Page 344 - E-KLIPING KETENAGAKERJAAN 27 SEPTEMBER 2021
P. 344
Judul Menaker Luncurkan Program Pemagangan di 5 Destinasi Wisata Super
Prioritas
Nama Media liputan6.com
Newstrend Program Pemagangan di 5 Destinasi Wisata Super Prioritas
Halaman/URL https://www.liputan6.com/bisnis/read/4666885/menaker-luncurkan-
program-pemagangan-di-5-destinasi-wisata-super-prioritas
Jurnalis Tira Santia
Tanggal 2021-09-24 13:15:00
Ukuran 0
Warna Warna
AD Value Rp 17.500.000
News Value Rp 52.500.000
Kategori Kementerian Ketenagakerjaan
Layanan Korporasi
Sentimen Positif
Ringkasan
Menteri Ketenagakerjaan, Ida Fauziyah, meluncurkan program Pemagangan 5 Destinasi Wisata
Super Prioritas di sekitar Kawasan Ekonomi Khusus (KEK) Pariwisata Likupang, Minahasa Utara,
Provinsi Sulawesi Utara, Jumat (24/9/2021). Kick Off ini menandai dimulainya masifikasi
penyiapan SDM terampil pada sektor pariwisata di 5 destinasi wisata super prioritas.
MENAKER LUNCURKAN PROGRAM PEMAGANGAN DI 5 DESTINASI WISATA SUPER
PRIORITAS
Jakarta - Menteri Ketenagakerjaan, Ida Fauziyah, meluncurkan program Pemagangan 5 Destinasi
Wisata Super Prioritas di sekitar Kawasan Ekonomi Khusus (KEK) Pariwisata Likupang, Minahasa
Utara, Provinsi Sulawesi Utara, Jumat (24/9/2021).

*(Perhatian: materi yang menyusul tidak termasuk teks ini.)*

## src/rtl/mem_seq_pkg.sv

```systemverilog
// Shared types and constants for the system-bus memory sequencer.
package mem_seq_pkg;

  localparam int unsigned WORD_W_DFLT = 10;
  localparam int unsigned OP_W_DFLT   = 3;

  function automatic int unsigned addr_width(input int unsigned word_w, input int unsigned op_w);
    return word_w - op_w;
  endfunction

  localparam int unsigned ADDR_W = addr_width(WORD_W_DFLT, OP_W_DFLT);

  localparam logic GNT_CPU = 1'b0;
  localparam logic GNT_LD  = 1'b1;

  typedef enum logic [2:0] {
    StIdle,
    StAddr,
    StRd,
    StWr,
    StAck
  } state_t;

endpackage

```

## src/rtl/rr_arbiter2.sv

```systemverilog
// Two-way round-robin arbiter: registered priority pointer, combinational winner.
module rr_arbiter2
  import mem_seq_pkg::*;
(
  input  logic       clock_i,
  input  logic       reset_i,
  input  logic [1:0] req_i,
  input  logic       take_i,
  output logic       any_o,
  output logic       winner_o
);

  // Requester favoured on a tie; reset favours the CPU.
  logic prio_q, prio_d;

  always_comb begin
    any_o    = |req_i;
    winner_o = (req_i == 2'b11) ? prio_q : req_i[GNT_LD];
    prio_d   = prio_q;
    if (take_i && any_o) begin
      prio_d = ~winner_o;
    end
  end

  always_ff @(posedge clock_i) begin
    if (reset_i) begin
      prio_q <= GNT_CPU;
    end else begin
      prio_q <= prio_d;
    end
  end

endmodule

```

## src/rtl/mem_bus_sequencer.sv

```systemverilog
// Shares the system-bus memory between the CPU and the character loader,
// sequencing MAR/MDR strobes for one fixed-length transaction at a time.
module mem_bus_sequencer
  import mem_seq_pkg::*;
#(
  parameter int unsigned WORD_W = 10,
  parameter int unsigned OP_W   = 3
) (
  input  logic                   clock,
  input  logic                   reset,
  input  logic                   cpu_req,
  input  logic                   cpu_we,
  input  logic [WORD_W-OP_W-1:0] cpu_addr,
  input  logic [WORD_W-1:0]      cpu_wdata,
  output logic                   cpu_ack,
  output logic [WORD_W-1:0]      cpu_rdata,
  input  logic                   ld_req,
  input  logic                   ld_we,
  input  logic [WORD_W-OP_W-1:0] ld_addr,
  input  logic [WORD_W-1:0]      ld_wdata,
  output logic                   ld_ack,
  output logic [WORD_W-1:0]      ld_rdata,
  output logic [WORD_W-1:0]      bus_out,
  output logic                   bus_oe,
  input  logic [WORD_W-1:0]      bus_in,
  output logic                   load_MAR,
  output logic                   load_MDR,
  output logic                   MDR_bus,
  output logic                   CS,
  output logic                   R_NW,
  output logic                   grant
);

  state_t                  state_q, state_d;
  logic                    grant_q, grant_d;
  logic                    we_q, we_d;
  logic [WORD_W-OP_W-1:0]  addr_q, addr_d;
  logic [WORD_W-1:0]       wdata_q, wdata_d;
  logic [WORD_W-1:0]       cpu_rdata_q, ld_rdata_q;
  logic                    arb_any, arb_winner;

  rr_arbiter2 u_arb (
    .clock_i  (clock),
    .reset_i  (reset),
    .req_i    ({ld_req, cpu_req}),
    .take_i   (state_q == StIdle),
    .any_o    (arb_any),
    .winner_o (arb_winner)
  );

  always_comb begin
    state_d  = state_q;
    grant_d  = grant_q;
    we_d     = we_q;
    addr_d   = addr_q;
    wdata_d  = wdata_q;
    bus_out  = '0;
    bus_oe   = 1'b0;
    load_MAR = 1'b0;
    load_MDR = 1'b0;
    MDR_bus  = 1'b0;
    CS       = 1'b0;
    R_NW     = 1'b0;
    cpu_ack  = 1'b0;
    ld_ack   = 1'b0;
    unique case (state_q)
      StIdle: begin
        if (arb_any) begin
          grant_d = arb_winner;
          if (arb_winner == GNT_LD) begin
            we_d    = ld_we;
            addr_d  = ld_addr;
            wdata_d = ld_wdata;
          end else begin
            we_d    = cpu_we;
            addr_d  = cpu_addr;
            wdata_d = cpu_wdata;
          end
          state_d = StAddr;
        end
      end
      StAddr: begin
        bus_oe   = 1'b1;
        bus_out  = {{OP_W{1'b0}}, addr_q};
        load_MAR = 1'b1;
        CS       = 1'b1;
        state_d  = we_q ? StWr : StRd;
      end
      StRd: begin
        // Bus released so memory MDR can drive the read word.
        MDR_bus = 1'b1;
        CS      = 1'b1;
        R_NW    = 1'b1;
        state_d = StAck;
      end
      StWr: begin
        bus_oe   = 1'b1;
        bus_out  = wdata_q;
        load_MDR = 1'b1;
        CS       = 1'b1;
        state_d  = StAck;
      end
      StAck: begin
        cpu_ack = (grant_q == GNT_CPU);
        ld_ack  = (grant_q == GNT_LD);
        state_d = StIdle;
      end
      default: state_d = StIdle;
    endcase
  end

  always_ff @(posedge clock) begin
    if (reset) begin
      state_q <= StIdle;
      grant_q <= GNT_CPU;
      we_q    <= 1'b0;
      addr_q  <= '0;
      wdata_q <= '0;
    end else begin
      state_q <= state_d;
      grant_q <= grant_d;
      we_q    <= we_d;
      addr_q  <= addr_d;
      wdata_q <= wdata_d;
    end
  end

  always_ff @(posedge clock) begin
    if (reset) begin
      cpu_rdata_q <= '0;
      ld_rdata_q  <= '0;
    end else if (state_q == StRd) begin
      if (grant_q == GNT_CPU) begin
        cpu_rdata_q <= bus_in;
      end else begin
        ld_rdata_q <= bus_in;
      end
    end
  end

  assign cpu_rdata = cpu_rdata_q;
  assign ld_rdata  = ld_rdata_q;
  assign grant     = grant_q;

endmodule

```

## config.mk

```make
export PLATFORM = sky130hd
export DESIGN_NAME = mem_bus_sequencer
export DESIGN_NICKNAME = d
export VERILOG_FILES = /design/src/rtl/mem_seq_pkg.sv /design/src/rtl/rr_arbiter2.sv /design/src/rtl/mem_bus_sequencer.sv
export SDC_FILE = /design/constraint.sdc
export NUM_CORES = 1
export LEC_CHECK = 0
export ABC_AREA = 1
export ABC_CLOCK_PERIOD_IN_PS = 1800
export CAP_MARGIN = 10
export CELL_PAD_IN_SITES_DETAIL_PLACEMENT = 1
export CELL_PAD_IN_SITES_GLOBAL_PLACEMENT = 2
export CORE_ASPECT_RATIO = 1.25
export CORE_MARGIN = 8
export CORE_UTILIZATION = 21
export CTS_CLUSTER_SIZE = 20
export DETAILED_ROUTE_END_ITERATION = 10
export PLACE_DENSITY = 0.88
export SYNTH_ARGS = -nofsm -noshare
export SYNTH_HDL_FRONTEND = slang
export SYNTH_HIERARCHICAL = 1
export SYNTH_SLANG_ARGS = --single-unit
```

## constraint.sdc

```tcl
create_clock -name clock -period 1.8 [get_ports clock]
set_clock_uncertainty 0.15 [all_clocks]
set_input_delay 0.36 -clock clock [delete_from_list [all_inputs] [get_ports clock]]
set_output_delay 0.36 -clock clock [all_outputs]
set_load 0.03 [all_outputs]
```

Word-level counts from Yosys, hierarchy flattened. Index checks and enable logic that the tools add are counted.

Mux-type cells: 15. Bitwise gates (word level): 2. Eq/ne operators: 6. Reductions and logical operators: 9.

Operators with widths (number): $pmux W10 S2 (1); $mux W1 (10); $mux W10 (1); $pmux W3 S3 (1); $mux W7 (1); $eq A3 B2 Y1 const B (2); $reduce_and A2 Y1 (3); $reduce_or A2 Y1 (3); $eq A3 B1 Y1 const B (1); $eq A3 B3 Y1 const B (1); $logic_not A3 Y1 (1); $mux W3 (1); $reduce_or A3 Y1 (1); $eq A2 B2 Y1 const B (1); $ne A2 B2 Y1 const B (1); $not A1 Y1 (2); $logic_and A1 B1 Y1 (1).

Register bits after elaboration: 43. Output and inout port bits: 39. Input port bits: 50.

Depth between registers and ports, before layout.
Depth after elaboration: 3. Gate-level depth with buffers: 8.

Hierarchy. The synthesis kept the hierarchy.

Modules (own cells, without submodules): mem_bus_sequencer (times used 1, area an instance 2099.5 sq um, sequential area each 840.8 sq um, cells each 337); rr_arbiter2 (times used 1, area an instance 58.8 sq um, sequential area each 20.0 sq um, cells each 8).

Worst setup path after synthesis. Ideal clock, no wire load.

Path kind: register to output. Start point: reg state_q[0]. End point: out bus_out[0]. Arrival time: 1.506 ns. Setup slack: -0.216 ns. Data required time: 1.290 ns. Cell stages (with the launch flop): 5. Cell sequence: dfxtp_1 -> inv_2 -> nor2_2 -> nand2_1 -> o22ai_1.

Word-level cells in the longest chain between the ends: 2.

Ends and longest elaborated chain: from (decl) (RTL line mem_bus_sequencer.sv:34) `state_t state_q, state_d;`; from (signal assigned) (RTL line mem_bus_sequencer.sv:114) `state_q <= StIdle;`; from (signal assigned) (RTL line mem_bus_sequencer.sv:120) `state_q <= state_d;`; $eq A3 B2 Y1 / $eq A3 B1 Y1 (equally long branches) (RTL line mem_bus_sequencer.sv:66) `unique case (state_q)`; $pmux W10 S2 (*) (RTL line mem_bus_sequencer.sv:66); to (decl) (RTL line mem_bus_sequencer.sv:23) `output logic [WORD_W-1:0] bus_out,`.

Mark *: on every way between the ends. The rest lies on a longest branch, timed or not.

Final worst setup path.
Start point: reg state_q[2]. End point: out bus_out[6].

The elaborated chain is that of the path after synthesis.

Kick Off ini menandai dimulainya masifikasi penyiapan SDM terampil pada sektor pariwisata di 5
destinasi wisata super prioritas.
Dalam sambutannya, Menaker Ida menyatakan program Pemagangan merupakan salah satu
solusi tepat untuk mengatasi masalah ketenagakerjaan, khususnya dalam menyiapkan tenaga
kerja dengan kompetensi yang sesuai dengan pasar kerja.

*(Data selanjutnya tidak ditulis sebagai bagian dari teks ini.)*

`src/rtl/imem_loader_pkg.sv`:
```
// Shared CPU-side definitions for the instruction-memory loader.
// Data and address widths match the CPU pc/ir buses.
package imem_loader_pkg;

    localparam int DATA_W = 8;
    localparam int ADDR_W = 8;

    localparam logic [DATA_W-1:0] HEADER_DEF    = 8'hA5;
    localparam logic [ADDR_W-1:0] BASE_ADDR_DEF = 8'h00;

    typedef enum logic [2:0] {
        ST_IDLE = 3'd0,
        ST_LEN  = 3'd1,
        ST_DATA = 3'd2,
        ST_CHK  = 3'd3,
        ST_DONE = 3'd4,
        ST_ERR  = 3'd5
    } ld_state_t;

endpackage

```
`src/rtl/imem_loader.sv`:
```
// Boot loader: framed byte stream -> imem writes, holds CPU until checksum-good load.
// Latency: payload byte accepted at edge k drives the imem write port during cycle k..k+1.
// Backpressure: in_ready depends on state only; low solely once the load is done.
module imem_loader
    import imem_loader_pkg::*;
#(
    parameter logic [DATA_W-1:0] HEADER    = HEADER_DEF,
    parameter logic [ADDR_W-1:0] BASE_ADDR = BASE_ADDR_DEF
) (
    input  logic              clk,
    input  logic              reset,
    input  logic [DATA_W-1:0] in_data,
    input  logic              in_valid,
    output logic              in_ready,
    output logic              wm_imem,
    output logic [ADDR_W-1:0] waddr_imem,
    output logic [DATA_W-1:0] wdata_imem,
    output logic              cpu_hold,
    output logic              done,
    output logic              err
);

    ld_state_t         r_state;
    logic [8:0]        r_cnt;
    logic [ADDR_W-1:0] r_ptr;
    logic [DATA_W-1:0] r_sum;
    logic              r_in_ready;
    logic              r_wm;
    logic [ADDR_W-1:0] r_waddr;
    logic [DATA_W-1:0] r_wdata;
    logic              r_cpu_hold;
    logic              r_done;
    logic              r_err;

    logic w_acc;
    assign w_acc = in_valid && r_in_ready;

    always_ff @(posedge clk) begin
        if (reset) begin
            r_state    <= ST_IDLE;
            r_cnt      <= '0;
            r_ptr      <= '0;
            r_sum      <= '0;
            r_in_ready <= 1'b1;
            r_wm       <= 1'b0;
            r_waddr    <= '0;
            r_wdata    <= '0;
            r_cpu_hold <= 1'b1;
            r_done     <= 1'b0;
            r_err      <= 1'b0;
        end else begin
            r_wm <= 1'b0;
            if (w_acc) begin
                unique case (r_state)
                    ST_IDLE: begin
                        if (in_data == HEADER) r_state <= ST_LEN;
                    end
                    ST_LEN: begin
                        // A zero length byte encodes a full 256-byte frame.
                        r_cnt   <= (in_data == 8'h00) ? 9'd256 : {1'b0, in_data};
                        r_sum   <= '0;
                        r_ptr   <= BASE_ADDR;
                        r_state <= ST_DATA;
                    end
                    ST_DATA: begin
                        r_wm    <= 1'b1;
                        r_waddr <= r_ptr;
                        r_wdata <= in_data;
                        r_sum   <= r_sum + in_data;
                        r_ptr   <= r_ptr + 8'd1;
                        r_cnt   <= r_cnt - 9'd1;
                        if (r_cnt == 9'd1) r_state <= ST_CHK;
                    end
                    ST_CHK: begin
                        if (in_data == r_sum) begin
                            r_state    <= ST_DONE;
                            r_in_ready <= 1'b0;
                            r_cpu_hold <= 1'b0;
                            r_done     <= 1'b1;
                        end else begin
                            r_state <= ST_ERR;
                            r_err   <= 1'b1;
                        end
                    end
                    ST_ERR: begin
                        // Bad-frame bytes stay in imem; the CPU remains held.
                        if (in_data == HEADER) begin
                            r_state <= ST_LEN;
                            r_err   <= 1'b0;
                        end
                    end
                    default: begin
                        r_state <= r_state;
                    end
                endcase
            end
        end
    end

    assign in_ready   = r_in_ready;
    assign wm_imem    = r_wm;
    assign waddr_imem = r_waddr;
    assign wdata_imem = r_wdata;
    assign cpu_hold   = r_cpu_hold;
    assign done       = r_done;
    assign err        = r_err;

endmodule
```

"Dalam program pemagangan, peserta mendapatkan pengalaman kerja pada dunia kerja yang
sesungguhnya, membentuk sikap mental, perilaku kerja serta kompetensi yang sesuai dengan
kebutuhan pasar kerja," kata Menaker.
Menaker menjelaskan, selain penyiapan SDM terampil di 5 destinasi wisata super prioritas,
pemagangan juga menjadi upaya pemerintah dalam menyongsong bonus demografi, serta
menyelesaikan sejumlah tantangan yang melingkupinya.
Tantangan-tantangan tersebut di antaranya adalah era digitalisasi, dampak pandemi COVID-19
pada sektor ketenagakerjaan, dan rendahnya kualifikasi keterampilan SDM Indonesia.